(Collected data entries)
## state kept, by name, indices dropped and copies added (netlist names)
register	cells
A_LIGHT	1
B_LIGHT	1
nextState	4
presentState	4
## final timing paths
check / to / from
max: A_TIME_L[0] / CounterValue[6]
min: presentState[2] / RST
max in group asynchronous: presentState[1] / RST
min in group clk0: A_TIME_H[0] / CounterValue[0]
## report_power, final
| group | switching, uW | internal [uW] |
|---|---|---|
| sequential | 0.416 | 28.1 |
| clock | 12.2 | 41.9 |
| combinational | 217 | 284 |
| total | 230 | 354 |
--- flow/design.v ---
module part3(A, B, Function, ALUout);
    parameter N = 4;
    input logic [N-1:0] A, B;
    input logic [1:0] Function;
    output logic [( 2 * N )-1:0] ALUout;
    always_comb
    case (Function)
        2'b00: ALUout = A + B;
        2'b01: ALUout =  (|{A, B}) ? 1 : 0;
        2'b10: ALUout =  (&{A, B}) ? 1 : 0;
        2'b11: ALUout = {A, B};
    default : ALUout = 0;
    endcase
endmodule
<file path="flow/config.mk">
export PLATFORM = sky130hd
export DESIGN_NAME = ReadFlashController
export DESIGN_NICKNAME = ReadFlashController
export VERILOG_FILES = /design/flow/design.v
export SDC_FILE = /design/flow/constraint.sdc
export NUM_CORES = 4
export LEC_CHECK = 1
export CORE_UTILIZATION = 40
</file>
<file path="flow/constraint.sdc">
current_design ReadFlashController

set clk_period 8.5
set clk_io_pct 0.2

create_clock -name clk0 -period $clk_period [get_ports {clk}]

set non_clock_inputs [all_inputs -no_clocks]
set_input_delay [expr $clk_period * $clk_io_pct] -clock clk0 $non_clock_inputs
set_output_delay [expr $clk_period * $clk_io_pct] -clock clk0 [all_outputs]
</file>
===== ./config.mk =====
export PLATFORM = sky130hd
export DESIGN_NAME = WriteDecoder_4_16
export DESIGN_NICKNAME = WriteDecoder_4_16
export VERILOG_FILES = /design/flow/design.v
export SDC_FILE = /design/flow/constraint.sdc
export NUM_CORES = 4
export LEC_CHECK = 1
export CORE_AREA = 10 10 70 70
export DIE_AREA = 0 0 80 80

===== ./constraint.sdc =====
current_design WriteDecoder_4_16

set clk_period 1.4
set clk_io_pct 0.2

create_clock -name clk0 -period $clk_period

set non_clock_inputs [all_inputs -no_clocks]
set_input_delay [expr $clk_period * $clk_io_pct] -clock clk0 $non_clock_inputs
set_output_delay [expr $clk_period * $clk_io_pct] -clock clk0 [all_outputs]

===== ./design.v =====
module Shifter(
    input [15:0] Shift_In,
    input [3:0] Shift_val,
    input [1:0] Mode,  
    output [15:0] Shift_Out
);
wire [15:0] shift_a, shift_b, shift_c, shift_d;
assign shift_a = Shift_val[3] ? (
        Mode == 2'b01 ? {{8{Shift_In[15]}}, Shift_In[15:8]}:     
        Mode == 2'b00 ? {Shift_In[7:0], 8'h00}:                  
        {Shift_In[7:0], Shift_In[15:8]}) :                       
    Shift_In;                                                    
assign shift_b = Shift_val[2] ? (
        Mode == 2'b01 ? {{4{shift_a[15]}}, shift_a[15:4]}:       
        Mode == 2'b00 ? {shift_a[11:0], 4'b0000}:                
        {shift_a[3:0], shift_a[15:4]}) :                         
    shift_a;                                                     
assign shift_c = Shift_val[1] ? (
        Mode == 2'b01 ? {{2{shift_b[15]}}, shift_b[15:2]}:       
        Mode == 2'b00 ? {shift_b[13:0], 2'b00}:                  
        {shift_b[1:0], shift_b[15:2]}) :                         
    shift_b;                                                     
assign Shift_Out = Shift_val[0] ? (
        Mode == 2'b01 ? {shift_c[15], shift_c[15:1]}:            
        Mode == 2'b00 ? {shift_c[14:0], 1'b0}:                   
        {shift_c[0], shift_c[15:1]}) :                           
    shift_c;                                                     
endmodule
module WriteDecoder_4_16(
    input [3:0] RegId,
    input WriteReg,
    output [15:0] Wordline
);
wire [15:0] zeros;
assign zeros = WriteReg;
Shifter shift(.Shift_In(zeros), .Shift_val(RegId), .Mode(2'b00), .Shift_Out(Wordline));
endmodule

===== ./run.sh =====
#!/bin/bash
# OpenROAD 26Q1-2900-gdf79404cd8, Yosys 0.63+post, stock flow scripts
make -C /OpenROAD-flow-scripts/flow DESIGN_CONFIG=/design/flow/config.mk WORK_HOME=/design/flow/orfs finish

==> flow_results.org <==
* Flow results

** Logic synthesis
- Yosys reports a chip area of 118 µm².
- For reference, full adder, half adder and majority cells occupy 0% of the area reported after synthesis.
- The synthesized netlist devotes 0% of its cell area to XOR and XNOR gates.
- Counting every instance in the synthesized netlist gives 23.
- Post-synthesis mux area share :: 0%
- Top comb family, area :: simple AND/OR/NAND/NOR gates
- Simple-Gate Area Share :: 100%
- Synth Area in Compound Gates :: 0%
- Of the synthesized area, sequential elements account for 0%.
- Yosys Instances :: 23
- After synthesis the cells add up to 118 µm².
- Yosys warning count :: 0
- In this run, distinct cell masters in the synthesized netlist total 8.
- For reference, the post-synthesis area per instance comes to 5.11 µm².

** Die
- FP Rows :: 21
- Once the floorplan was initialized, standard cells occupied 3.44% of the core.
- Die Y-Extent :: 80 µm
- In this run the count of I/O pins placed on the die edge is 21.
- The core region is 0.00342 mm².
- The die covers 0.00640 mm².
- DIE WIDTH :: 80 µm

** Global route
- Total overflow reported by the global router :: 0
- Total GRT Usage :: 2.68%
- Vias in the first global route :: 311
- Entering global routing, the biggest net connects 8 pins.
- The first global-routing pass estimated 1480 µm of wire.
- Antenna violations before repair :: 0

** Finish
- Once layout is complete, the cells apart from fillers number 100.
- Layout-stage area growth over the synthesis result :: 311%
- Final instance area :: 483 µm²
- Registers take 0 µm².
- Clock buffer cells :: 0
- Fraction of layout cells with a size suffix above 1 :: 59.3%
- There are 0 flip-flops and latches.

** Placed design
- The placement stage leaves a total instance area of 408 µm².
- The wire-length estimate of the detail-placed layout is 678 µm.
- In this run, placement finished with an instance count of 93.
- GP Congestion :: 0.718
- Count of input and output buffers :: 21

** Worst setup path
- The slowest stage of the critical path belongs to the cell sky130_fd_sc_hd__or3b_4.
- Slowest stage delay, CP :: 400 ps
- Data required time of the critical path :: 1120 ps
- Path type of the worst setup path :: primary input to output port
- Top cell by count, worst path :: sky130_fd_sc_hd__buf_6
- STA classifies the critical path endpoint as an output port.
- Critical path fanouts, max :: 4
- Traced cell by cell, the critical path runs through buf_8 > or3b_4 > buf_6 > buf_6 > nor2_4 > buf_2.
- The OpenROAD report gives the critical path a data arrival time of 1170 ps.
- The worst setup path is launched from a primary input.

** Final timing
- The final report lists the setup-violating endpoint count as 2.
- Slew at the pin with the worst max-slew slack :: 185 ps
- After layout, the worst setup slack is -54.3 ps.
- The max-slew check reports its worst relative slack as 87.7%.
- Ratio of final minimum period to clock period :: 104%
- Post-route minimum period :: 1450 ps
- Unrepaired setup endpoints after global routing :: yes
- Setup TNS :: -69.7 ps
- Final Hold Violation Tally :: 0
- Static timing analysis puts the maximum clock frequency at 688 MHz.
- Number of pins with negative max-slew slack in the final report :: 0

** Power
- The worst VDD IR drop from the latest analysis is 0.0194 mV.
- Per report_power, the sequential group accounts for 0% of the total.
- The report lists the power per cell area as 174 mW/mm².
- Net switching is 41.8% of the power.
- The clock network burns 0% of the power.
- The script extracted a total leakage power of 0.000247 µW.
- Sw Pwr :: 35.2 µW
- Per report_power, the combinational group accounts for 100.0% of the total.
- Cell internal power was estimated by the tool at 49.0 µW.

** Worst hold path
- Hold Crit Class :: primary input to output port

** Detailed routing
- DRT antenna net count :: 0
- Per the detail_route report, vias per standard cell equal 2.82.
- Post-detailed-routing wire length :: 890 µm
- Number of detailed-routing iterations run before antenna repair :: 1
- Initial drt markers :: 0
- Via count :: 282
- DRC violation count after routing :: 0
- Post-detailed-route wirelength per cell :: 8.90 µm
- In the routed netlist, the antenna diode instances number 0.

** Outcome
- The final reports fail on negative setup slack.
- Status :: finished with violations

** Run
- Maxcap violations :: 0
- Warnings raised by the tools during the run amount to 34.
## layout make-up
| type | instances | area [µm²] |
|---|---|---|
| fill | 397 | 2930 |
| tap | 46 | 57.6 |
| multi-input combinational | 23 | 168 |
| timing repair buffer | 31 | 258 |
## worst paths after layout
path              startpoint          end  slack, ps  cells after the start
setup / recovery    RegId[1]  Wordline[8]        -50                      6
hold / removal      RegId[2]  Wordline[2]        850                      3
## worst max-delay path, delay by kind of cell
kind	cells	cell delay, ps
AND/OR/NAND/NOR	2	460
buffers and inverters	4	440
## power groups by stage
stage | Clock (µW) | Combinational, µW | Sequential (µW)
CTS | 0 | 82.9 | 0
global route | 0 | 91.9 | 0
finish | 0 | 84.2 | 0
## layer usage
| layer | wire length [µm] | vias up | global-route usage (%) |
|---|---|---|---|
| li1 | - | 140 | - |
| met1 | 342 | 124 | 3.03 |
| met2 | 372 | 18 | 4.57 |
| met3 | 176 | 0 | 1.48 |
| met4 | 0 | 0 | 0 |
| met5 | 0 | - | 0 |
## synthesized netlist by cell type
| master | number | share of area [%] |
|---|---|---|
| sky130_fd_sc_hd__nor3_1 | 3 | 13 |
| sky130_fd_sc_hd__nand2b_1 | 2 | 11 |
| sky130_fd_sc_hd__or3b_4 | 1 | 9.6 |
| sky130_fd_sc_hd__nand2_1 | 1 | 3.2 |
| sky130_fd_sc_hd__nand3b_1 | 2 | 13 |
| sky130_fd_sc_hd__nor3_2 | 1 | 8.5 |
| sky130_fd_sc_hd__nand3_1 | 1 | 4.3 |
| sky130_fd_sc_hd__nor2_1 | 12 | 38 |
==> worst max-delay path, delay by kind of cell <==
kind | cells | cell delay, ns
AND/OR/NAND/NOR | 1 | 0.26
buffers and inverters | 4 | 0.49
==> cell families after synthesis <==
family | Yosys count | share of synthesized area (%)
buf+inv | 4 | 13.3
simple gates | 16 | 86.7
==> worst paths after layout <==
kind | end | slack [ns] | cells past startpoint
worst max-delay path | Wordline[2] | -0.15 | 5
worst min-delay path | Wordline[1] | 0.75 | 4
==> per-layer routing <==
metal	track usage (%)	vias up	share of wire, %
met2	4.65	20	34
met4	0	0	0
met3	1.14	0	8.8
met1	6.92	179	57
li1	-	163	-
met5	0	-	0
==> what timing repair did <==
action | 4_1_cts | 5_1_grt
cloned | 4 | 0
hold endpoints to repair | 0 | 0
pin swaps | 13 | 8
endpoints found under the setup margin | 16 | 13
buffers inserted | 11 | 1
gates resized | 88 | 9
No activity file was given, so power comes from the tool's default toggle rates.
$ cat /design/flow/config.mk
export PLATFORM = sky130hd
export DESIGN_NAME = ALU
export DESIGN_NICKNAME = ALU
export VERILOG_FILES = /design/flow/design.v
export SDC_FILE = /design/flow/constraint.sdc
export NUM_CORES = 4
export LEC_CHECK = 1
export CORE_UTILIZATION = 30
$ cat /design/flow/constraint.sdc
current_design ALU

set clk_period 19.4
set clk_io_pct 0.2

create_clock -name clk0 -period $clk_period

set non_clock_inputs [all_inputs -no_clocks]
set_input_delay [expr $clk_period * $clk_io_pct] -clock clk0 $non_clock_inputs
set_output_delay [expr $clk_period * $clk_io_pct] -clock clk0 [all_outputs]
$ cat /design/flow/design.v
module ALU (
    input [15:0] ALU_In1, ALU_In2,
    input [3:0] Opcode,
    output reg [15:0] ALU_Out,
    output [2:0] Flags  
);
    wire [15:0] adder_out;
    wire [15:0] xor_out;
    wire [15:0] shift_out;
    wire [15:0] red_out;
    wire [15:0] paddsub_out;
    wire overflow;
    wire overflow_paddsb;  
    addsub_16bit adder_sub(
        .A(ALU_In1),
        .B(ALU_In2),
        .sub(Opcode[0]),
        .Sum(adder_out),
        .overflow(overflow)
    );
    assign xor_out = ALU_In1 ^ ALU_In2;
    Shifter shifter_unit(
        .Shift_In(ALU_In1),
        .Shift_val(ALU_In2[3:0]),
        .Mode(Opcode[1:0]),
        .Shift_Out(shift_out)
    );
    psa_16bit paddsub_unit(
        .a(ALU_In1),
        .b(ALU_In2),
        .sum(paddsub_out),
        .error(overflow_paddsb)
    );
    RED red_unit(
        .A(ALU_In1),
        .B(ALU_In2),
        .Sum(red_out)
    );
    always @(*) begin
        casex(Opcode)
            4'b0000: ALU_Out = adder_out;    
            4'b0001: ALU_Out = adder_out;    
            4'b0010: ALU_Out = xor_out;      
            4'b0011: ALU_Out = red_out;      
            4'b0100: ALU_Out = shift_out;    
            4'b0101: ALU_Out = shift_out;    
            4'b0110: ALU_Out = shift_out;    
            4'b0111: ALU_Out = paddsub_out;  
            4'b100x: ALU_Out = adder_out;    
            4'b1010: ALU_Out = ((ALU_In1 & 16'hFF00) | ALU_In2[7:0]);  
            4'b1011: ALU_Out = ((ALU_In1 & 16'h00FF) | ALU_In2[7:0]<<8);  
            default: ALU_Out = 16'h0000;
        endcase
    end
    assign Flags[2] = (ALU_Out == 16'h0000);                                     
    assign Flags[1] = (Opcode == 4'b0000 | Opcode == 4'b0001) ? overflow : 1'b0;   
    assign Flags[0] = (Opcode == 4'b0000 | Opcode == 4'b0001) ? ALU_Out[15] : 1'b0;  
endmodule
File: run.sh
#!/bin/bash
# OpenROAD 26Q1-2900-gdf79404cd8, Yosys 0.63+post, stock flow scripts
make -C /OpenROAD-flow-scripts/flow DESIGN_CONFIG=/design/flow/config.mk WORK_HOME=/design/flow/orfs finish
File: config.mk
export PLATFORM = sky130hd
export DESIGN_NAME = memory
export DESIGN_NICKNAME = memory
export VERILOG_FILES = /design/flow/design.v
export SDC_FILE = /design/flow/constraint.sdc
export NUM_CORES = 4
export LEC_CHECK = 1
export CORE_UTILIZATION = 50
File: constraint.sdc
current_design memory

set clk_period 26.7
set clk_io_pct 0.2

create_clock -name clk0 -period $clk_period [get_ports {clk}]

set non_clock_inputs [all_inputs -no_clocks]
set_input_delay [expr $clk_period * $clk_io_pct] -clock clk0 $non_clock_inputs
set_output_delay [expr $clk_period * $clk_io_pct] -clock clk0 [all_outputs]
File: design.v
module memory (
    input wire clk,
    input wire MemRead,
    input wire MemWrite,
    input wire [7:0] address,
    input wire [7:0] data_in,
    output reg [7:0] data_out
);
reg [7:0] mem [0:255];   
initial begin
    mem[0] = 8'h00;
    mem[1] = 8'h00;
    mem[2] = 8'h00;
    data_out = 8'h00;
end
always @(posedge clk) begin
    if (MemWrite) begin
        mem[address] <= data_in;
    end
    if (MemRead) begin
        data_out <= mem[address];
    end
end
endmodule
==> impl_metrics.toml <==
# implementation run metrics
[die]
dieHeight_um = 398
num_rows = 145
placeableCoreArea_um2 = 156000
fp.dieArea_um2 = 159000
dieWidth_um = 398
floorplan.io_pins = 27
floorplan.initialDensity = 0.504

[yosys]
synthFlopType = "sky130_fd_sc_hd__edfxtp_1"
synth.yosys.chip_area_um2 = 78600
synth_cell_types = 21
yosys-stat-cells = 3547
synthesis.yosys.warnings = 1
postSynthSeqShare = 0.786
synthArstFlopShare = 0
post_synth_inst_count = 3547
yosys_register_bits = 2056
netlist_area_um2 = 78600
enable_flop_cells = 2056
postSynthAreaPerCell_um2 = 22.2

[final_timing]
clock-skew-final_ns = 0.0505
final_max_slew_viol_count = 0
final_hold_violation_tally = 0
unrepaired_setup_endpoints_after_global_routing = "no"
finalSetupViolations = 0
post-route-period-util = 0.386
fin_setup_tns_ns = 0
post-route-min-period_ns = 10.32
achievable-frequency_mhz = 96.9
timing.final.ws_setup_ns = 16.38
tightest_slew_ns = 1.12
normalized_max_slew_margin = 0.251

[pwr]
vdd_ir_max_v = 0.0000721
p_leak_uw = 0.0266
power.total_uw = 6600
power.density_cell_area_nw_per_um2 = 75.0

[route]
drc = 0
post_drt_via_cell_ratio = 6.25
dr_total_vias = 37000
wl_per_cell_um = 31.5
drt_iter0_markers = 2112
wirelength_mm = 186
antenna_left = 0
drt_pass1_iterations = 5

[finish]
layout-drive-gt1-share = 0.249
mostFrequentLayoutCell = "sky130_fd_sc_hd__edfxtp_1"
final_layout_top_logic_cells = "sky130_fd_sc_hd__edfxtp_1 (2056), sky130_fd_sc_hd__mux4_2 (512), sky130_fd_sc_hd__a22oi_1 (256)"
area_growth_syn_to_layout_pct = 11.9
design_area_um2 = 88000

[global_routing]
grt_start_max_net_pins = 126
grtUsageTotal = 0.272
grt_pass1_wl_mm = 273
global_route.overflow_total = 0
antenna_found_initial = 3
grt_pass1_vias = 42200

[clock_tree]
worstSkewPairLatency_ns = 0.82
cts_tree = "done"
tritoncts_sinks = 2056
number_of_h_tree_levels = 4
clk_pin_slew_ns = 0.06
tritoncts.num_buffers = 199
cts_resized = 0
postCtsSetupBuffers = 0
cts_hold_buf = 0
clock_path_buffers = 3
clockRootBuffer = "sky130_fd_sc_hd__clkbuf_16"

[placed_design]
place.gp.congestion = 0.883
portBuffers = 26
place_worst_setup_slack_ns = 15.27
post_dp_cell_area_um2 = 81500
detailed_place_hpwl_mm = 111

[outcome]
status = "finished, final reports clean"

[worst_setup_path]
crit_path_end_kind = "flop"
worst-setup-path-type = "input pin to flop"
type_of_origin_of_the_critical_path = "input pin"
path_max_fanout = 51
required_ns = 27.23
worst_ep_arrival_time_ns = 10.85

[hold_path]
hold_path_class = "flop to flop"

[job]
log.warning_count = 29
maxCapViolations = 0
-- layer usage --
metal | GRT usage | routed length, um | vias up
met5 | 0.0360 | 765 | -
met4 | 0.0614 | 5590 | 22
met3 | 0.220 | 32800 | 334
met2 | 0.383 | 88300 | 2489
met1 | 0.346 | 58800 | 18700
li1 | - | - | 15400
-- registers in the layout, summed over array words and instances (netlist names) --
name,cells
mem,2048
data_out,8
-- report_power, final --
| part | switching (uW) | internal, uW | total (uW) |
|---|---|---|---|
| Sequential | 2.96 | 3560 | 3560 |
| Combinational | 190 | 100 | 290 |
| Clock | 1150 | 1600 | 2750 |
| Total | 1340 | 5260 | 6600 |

Assignment:
From the records above, print only the lines between the one holding "4'b0000: ALU_Out = adder_out;" and the one holding "4'b0101: ALU_Out = shift_out;", inclusive, exactly as they stand.

The completed task:
            4'b0000: ALU_Out = adder_out;    
            4'b0001: ALU_Out = adder_out;    
            4'b0010: ALU_Out = xor_out;      
            4'b0011: ALU_Out = red_out;      
            4'b0100: ALU_Out = shift_out;    
            4'b0101: ALU_Out = shift_out;    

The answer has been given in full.